What is expected: Copy each line of the records that holds the string "with".

[Saved data entries]
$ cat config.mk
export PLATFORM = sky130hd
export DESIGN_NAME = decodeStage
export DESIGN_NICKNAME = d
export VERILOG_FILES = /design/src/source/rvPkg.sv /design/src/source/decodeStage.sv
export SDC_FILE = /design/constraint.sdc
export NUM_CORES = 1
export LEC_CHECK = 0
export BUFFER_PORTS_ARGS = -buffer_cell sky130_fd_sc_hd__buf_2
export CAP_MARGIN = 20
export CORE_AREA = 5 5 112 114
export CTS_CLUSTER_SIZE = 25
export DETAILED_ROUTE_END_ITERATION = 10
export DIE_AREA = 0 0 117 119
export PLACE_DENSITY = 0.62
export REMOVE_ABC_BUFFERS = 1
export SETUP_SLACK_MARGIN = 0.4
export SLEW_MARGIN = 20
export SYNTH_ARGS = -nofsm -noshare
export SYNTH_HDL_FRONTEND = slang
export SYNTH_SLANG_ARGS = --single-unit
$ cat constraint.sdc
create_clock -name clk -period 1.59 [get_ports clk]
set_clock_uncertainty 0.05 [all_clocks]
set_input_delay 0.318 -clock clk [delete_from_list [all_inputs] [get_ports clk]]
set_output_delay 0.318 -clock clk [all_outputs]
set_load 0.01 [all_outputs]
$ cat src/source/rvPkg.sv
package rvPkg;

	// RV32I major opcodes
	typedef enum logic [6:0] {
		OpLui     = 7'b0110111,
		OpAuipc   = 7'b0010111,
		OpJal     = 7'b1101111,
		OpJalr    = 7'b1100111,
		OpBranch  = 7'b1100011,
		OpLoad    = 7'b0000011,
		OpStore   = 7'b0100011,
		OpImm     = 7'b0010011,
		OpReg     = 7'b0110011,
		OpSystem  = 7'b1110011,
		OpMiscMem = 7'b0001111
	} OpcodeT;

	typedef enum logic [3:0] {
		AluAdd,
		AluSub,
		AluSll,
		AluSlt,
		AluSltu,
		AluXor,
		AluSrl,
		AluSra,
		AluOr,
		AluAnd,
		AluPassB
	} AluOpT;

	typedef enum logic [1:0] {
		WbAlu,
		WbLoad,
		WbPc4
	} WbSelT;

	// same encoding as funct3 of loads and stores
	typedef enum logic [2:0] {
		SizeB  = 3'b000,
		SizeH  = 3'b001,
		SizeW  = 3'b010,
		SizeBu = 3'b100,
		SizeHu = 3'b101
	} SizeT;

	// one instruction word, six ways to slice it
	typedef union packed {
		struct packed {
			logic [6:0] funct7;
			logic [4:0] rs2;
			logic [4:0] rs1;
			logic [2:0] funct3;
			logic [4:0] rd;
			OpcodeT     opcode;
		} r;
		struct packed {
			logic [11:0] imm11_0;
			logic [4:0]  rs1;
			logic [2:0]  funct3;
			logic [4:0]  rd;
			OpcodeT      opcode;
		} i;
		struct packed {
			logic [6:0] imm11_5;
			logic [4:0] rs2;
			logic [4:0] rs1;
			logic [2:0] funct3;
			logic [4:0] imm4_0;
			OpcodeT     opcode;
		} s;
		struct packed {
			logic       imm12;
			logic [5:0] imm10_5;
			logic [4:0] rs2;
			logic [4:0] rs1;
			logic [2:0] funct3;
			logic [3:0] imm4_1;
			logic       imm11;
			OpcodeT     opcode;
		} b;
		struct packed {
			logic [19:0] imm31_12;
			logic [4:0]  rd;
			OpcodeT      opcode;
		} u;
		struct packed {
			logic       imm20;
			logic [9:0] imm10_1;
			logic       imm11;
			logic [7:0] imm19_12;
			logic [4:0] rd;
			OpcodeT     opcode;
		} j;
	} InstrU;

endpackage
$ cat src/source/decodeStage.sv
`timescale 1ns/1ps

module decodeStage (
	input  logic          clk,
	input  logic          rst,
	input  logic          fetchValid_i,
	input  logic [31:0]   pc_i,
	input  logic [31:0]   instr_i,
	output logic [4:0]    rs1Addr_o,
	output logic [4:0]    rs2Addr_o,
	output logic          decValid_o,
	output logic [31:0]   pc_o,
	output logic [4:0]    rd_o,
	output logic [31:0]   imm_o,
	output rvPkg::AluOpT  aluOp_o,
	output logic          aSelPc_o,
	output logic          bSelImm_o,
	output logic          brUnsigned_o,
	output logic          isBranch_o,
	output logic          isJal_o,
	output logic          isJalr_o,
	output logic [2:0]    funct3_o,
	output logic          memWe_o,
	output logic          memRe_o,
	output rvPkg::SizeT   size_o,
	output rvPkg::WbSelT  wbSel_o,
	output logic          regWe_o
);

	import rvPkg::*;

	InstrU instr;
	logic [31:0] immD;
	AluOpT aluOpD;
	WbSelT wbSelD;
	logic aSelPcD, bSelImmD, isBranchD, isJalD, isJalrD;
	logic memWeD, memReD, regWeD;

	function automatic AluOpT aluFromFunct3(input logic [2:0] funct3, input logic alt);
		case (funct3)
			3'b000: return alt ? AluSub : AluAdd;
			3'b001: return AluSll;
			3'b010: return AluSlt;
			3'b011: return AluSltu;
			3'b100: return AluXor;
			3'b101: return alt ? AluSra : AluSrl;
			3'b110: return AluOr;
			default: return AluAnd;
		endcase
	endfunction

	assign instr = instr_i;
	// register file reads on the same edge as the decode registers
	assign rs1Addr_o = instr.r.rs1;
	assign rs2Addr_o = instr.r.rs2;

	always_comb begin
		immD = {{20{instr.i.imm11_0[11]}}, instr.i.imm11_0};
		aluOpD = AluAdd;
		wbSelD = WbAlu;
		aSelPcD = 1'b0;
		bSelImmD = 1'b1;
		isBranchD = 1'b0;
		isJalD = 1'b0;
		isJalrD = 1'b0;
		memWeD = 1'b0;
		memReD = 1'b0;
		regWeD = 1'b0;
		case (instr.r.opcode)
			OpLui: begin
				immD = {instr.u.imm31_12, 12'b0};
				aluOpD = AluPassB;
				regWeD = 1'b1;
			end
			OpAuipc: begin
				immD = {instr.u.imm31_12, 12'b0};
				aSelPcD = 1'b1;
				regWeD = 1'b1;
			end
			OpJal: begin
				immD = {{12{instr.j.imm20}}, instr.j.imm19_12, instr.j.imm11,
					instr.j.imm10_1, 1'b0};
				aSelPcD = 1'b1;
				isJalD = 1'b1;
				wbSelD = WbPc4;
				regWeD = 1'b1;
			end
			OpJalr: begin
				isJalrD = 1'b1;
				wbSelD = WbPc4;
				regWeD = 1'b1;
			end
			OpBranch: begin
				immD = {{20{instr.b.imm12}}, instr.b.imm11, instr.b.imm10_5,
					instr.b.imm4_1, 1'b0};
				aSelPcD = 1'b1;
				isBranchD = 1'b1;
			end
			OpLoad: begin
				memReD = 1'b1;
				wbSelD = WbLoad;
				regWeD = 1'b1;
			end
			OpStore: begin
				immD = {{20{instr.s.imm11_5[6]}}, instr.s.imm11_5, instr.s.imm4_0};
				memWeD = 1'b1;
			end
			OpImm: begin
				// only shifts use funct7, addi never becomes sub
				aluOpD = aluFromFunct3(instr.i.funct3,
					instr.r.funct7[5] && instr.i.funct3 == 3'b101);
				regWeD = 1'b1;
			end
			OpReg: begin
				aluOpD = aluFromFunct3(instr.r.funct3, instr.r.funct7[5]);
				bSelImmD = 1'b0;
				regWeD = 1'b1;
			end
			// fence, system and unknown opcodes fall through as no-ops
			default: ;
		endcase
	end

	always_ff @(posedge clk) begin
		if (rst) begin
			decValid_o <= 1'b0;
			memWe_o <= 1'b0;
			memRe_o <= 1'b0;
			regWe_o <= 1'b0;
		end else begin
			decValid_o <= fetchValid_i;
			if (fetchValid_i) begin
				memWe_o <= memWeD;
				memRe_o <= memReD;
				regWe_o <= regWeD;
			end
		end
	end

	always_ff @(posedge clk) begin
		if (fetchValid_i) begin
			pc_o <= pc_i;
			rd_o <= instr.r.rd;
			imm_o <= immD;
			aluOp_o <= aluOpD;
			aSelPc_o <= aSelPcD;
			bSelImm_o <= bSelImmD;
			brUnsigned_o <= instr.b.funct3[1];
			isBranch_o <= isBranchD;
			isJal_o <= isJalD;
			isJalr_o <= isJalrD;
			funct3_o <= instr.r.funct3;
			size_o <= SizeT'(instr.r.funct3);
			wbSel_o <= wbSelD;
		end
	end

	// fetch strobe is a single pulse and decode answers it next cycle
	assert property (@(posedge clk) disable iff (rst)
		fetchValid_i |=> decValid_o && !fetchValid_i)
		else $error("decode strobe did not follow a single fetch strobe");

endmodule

...

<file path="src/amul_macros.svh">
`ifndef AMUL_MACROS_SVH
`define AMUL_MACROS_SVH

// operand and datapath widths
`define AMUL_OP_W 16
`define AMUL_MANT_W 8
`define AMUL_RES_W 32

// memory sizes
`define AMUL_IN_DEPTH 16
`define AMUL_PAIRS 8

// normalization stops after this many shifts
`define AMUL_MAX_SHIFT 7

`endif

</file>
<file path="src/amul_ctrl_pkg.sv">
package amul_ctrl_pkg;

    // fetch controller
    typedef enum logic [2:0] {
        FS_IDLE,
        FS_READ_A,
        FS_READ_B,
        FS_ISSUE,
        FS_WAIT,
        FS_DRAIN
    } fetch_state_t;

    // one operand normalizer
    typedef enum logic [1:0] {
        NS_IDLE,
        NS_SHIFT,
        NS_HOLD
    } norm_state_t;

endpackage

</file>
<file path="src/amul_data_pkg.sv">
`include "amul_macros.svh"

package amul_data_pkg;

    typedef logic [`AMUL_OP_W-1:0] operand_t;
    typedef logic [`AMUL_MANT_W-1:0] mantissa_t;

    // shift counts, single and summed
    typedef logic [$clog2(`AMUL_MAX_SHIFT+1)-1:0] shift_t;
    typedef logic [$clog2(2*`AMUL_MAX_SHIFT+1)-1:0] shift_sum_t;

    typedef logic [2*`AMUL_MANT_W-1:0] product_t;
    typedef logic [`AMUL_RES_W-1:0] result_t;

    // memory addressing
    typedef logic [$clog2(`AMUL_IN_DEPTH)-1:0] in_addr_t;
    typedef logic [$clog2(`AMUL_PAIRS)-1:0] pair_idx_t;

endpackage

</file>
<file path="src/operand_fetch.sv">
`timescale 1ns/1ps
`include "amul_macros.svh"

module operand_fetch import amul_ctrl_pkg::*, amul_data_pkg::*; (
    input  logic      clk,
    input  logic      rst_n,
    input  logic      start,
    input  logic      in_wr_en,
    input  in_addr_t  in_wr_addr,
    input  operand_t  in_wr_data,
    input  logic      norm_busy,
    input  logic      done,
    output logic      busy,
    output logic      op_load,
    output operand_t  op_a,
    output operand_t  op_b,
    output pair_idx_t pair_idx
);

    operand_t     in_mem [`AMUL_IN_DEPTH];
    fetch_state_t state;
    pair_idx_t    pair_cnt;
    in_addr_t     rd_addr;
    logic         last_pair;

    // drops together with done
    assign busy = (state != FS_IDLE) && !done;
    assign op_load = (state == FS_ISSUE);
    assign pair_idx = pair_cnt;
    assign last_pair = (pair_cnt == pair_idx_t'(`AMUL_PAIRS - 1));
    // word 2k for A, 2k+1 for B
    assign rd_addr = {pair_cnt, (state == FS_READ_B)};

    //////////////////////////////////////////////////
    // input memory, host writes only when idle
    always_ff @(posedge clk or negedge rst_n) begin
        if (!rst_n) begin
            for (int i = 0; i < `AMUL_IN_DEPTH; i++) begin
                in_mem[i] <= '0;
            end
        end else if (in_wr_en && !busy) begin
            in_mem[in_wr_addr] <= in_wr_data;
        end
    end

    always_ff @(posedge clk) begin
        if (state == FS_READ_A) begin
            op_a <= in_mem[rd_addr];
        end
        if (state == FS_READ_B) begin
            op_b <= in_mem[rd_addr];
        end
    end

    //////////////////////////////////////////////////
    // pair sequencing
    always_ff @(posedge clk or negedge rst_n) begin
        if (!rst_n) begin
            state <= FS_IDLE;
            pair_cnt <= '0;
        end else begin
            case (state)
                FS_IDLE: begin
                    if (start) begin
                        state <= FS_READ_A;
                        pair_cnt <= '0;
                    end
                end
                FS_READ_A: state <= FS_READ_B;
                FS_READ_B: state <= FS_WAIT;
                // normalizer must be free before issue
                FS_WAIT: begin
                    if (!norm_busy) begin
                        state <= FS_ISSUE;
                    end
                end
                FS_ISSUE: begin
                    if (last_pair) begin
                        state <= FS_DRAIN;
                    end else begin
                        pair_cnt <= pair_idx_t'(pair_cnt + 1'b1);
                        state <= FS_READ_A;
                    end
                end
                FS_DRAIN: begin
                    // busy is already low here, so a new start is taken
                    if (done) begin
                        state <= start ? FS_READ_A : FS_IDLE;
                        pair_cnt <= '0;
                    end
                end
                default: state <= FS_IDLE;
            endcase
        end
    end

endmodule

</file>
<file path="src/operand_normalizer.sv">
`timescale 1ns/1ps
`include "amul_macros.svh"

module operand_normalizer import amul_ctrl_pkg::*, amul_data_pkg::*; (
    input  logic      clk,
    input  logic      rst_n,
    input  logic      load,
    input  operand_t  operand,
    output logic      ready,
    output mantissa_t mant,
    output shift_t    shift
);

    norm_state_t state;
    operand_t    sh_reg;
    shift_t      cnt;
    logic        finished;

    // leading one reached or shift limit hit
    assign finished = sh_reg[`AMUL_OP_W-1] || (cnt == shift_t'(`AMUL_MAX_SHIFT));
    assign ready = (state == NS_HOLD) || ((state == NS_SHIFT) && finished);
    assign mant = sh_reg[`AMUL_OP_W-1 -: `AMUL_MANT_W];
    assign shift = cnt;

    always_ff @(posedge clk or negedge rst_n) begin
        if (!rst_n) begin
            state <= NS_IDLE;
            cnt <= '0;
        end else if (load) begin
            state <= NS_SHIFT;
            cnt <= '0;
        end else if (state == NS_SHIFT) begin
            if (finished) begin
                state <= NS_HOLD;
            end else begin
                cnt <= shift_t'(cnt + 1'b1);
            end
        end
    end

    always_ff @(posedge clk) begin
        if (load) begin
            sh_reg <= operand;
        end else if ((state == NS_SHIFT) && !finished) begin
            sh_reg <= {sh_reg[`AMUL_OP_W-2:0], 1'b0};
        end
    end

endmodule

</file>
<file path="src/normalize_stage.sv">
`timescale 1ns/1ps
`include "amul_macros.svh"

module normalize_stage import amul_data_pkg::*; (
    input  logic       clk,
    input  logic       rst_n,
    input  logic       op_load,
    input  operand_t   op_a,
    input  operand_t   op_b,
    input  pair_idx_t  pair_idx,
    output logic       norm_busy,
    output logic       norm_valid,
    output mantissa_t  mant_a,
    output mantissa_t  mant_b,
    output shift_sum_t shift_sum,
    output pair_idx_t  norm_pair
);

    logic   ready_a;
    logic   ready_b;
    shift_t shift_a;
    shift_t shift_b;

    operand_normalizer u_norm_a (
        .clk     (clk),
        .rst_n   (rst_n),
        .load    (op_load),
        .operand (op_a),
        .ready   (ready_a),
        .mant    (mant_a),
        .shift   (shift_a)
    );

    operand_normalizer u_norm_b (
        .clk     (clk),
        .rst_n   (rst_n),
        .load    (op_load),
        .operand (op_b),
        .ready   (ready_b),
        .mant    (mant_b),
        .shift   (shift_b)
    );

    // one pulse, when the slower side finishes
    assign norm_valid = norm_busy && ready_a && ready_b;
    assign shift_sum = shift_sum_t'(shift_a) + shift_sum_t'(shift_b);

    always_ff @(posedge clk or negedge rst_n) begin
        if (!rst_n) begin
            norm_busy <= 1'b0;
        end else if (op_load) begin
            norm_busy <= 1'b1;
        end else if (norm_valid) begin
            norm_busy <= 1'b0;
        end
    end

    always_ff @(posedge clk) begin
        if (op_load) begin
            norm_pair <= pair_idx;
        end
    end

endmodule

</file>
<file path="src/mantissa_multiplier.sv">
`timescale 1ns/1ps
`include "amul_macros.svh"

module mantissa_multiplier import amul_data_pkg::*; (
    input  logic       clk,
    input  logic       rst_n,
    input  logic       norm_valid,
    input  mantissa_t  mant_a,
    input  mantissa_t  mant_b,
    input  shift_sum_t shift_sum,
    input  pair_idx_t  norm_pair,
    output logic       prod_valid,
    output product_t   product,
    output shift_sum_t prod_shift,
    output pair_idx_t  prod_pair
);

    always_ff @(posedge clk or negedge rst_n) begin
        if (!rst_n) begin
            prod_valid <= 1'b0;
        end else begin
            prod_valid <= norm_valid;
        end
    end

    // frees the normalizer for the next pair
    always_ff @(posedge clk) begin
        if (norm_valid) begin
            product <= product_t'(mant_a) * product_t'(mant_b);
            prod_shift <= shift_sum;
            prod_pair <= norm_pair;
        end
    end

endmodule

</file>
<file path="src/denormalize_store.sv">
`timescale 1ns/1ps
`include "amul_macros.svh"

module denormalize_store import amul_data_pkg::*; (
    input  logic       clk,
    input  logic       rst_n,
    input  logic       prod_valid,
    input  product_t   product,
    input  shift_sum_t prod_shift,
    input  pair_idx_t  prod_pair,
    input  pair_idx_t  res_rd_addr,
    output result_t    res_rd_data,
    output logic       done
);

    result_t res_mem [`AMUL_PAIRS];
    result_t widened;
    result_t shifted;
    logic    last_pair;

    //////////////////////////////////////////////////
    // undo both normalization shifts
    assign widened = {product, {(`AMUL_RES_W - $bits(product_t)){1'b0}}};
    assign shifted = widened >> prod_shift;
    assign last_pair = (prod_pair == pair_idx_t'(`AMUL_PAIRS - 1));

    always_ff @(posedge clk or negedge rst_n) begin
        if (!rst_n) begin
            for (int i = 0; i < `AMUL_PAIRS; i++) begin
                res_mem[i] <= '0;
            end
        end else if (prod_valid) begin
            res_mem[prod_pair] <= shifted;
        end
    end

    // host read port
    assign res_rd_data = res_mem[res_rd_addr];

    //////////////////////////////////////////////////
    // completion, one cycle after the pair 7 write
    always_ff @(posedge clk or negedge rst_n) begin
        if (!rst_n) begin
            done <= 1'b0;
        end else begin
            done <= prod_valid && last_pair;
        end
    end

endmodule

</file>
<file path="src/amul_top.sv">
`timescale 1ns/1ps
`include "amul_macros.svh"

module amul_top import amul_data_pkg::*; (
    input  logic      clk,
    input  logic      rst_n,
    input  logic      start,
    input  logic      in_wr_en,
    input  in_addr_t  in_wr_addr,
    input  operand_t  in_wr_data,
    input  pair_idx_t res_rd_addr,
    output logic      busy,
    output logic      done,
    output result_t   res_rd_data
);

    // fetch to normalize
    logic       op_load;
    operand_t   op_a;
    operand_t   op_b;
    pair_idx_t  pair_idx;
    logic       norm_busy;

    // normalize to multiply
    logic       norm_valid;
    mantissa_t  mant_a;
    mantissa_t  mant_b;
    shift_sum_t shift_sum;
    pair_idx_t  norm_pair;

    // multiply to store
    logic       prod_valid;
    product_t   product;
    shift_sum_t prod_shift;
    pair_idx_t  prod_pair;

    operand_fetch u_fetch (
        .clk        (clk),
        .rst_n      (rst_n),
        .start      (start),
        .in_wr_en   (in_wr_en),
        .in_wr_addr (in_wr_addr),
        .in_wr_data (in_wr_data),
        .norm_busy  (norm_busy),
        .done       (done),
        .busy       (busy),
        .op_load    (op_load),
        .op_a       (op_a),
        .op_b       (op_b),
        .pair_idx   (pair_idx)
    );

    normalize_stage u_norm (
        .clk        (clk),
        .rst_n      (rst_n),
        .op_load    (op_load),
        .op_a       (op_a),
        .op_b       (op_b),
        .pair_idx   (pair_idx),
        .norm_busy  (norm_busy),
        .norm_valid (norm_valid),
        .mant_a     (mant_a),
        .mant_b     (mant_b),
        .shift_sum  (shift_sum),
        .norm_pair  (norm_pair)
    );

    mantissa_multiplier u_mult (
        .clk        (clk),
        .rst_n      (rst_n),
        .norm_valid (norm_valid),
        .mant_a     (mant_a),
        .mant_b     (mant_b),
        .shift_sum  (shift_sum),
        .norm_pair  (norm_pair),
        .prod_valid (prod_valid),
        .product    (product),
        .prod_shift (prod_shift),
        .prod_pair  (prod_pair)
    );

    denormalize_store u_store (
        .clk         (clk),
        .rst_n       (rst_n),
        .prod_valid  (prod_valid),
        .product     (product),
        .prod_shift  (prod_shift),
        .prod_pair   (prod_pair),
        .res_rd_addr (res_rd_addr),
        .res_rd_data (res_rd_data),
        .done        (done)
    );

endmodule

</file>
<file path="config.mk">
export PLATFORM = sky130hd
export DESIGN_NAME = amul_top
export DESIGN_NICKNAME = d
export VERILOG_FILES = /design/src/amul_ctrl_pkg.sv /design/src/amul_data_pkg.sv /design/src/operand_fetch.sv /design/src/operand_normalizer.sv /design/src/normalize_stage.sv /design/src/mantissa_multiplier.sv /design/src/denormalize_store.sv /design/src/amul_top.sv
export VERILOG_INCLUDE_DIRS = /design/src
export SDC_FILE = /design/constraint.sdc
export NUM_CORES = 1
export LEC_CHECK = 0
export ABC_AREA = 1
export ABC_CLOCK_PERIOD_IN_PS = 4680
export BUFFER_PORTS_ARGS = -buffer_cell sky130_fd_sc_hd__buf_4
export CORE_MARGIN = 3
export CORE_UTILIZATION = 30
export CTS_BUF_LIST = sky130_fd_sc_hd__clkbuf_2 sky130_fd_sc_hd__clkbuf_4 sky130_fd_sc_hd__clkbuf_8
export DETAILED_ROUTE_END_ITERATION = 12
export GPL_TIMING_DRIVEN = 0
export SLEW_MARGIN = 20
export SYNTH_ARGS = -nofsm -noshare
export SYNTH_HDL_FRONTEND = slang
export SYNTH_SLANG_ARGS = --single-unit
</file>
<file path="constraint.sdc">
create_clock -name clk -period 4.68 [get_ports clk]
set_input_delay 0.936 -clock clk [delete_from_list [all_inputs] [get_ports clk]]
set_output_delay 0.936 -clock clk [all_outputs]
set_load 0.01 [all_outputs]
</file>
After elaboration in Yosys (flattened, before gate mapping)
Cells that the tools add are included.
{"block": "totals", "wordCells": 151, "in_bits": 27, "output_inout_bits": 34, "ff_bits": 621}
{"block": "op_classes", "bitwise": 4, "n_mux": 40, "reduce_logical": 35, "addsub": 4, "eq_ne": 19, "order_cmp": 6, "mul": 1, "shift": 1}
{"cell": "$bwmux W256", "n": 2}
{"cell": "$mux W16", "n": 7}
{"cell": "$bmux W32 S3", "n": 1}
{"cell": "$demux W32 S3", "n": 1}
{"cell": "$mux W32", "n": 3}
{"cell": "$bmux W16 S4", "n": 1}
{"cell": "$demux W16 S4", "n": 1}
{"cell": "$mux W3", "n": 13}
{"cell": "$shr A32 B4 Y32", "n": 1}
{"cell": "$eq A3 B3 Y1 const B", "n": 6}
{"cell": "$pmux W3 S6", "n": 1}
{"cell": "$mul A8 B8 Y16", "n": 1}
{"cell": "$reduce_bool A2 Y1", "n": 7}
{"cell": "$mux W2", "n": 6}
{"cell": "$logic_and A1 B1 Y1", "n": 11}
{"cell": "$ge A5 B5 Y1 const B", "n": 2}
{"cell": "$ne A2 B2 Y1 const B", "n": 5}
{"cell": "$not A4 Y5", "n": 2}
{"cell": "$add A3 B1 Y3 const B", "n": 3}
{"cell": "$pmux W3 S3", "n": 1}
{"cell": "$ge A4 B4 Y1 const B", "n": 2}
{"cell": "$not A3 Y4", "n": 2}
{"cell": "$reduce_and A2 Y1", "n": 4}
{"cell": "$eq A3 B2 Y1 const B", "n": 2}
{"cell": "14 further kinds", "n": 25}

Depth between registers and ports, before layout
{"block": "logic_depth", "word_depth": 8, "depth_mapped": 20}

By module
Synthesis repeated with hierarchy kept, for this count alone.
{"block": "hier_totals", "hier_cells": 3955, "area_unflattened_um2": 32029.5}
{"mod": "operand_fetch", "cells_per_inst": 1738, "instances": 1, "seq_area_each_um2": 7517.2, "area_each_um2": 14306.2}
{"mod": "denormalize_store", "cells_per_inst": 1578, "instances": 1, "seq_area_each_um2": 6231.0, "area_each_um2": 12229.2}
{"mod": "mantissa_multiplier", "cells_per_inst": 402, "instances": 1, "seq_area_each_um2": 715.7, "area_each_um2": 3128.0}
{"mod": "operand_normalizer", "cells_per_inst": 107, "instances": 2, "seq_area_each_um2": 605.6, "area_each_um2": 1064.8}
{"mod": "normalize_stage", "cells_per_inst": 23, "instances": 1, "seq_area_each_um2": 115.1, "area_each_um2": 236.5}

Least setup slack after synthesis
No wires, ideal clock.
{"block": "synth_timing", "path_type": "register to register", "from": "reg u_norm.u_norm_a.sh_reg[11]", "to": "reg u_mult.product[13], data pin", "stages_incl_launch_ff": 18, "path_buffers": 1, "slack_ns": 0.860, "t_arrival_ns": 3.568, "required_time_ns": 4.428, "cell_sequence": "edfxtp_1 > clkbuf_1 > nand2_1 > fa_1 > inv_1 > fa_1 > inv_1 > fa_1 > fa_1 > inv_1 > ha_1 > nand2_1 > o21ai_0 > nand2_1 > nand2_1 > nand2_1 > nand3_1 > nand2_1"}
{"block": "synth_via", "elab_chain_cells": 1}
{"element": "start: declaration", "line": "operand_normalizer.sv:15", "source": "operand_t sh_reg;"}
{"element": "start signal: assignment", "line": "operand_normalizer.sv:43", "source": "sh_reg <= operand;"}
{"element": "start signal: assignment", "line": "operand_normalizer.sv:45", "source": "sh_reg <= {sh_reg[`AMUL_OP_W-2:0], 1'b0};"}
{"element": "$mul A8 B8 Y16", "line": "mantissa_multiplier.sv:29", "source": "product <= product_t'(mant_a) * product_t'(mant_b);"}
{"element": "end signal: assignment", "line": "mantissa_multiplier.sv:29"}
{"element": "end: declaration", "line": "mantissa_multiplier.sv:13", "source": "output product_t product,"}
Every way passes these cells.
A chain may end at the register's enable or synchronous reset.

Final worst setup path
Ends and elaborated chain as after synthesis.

Answer below:
    // drops together with done
Synthesis repeated with hierarchy kept, for this count alone.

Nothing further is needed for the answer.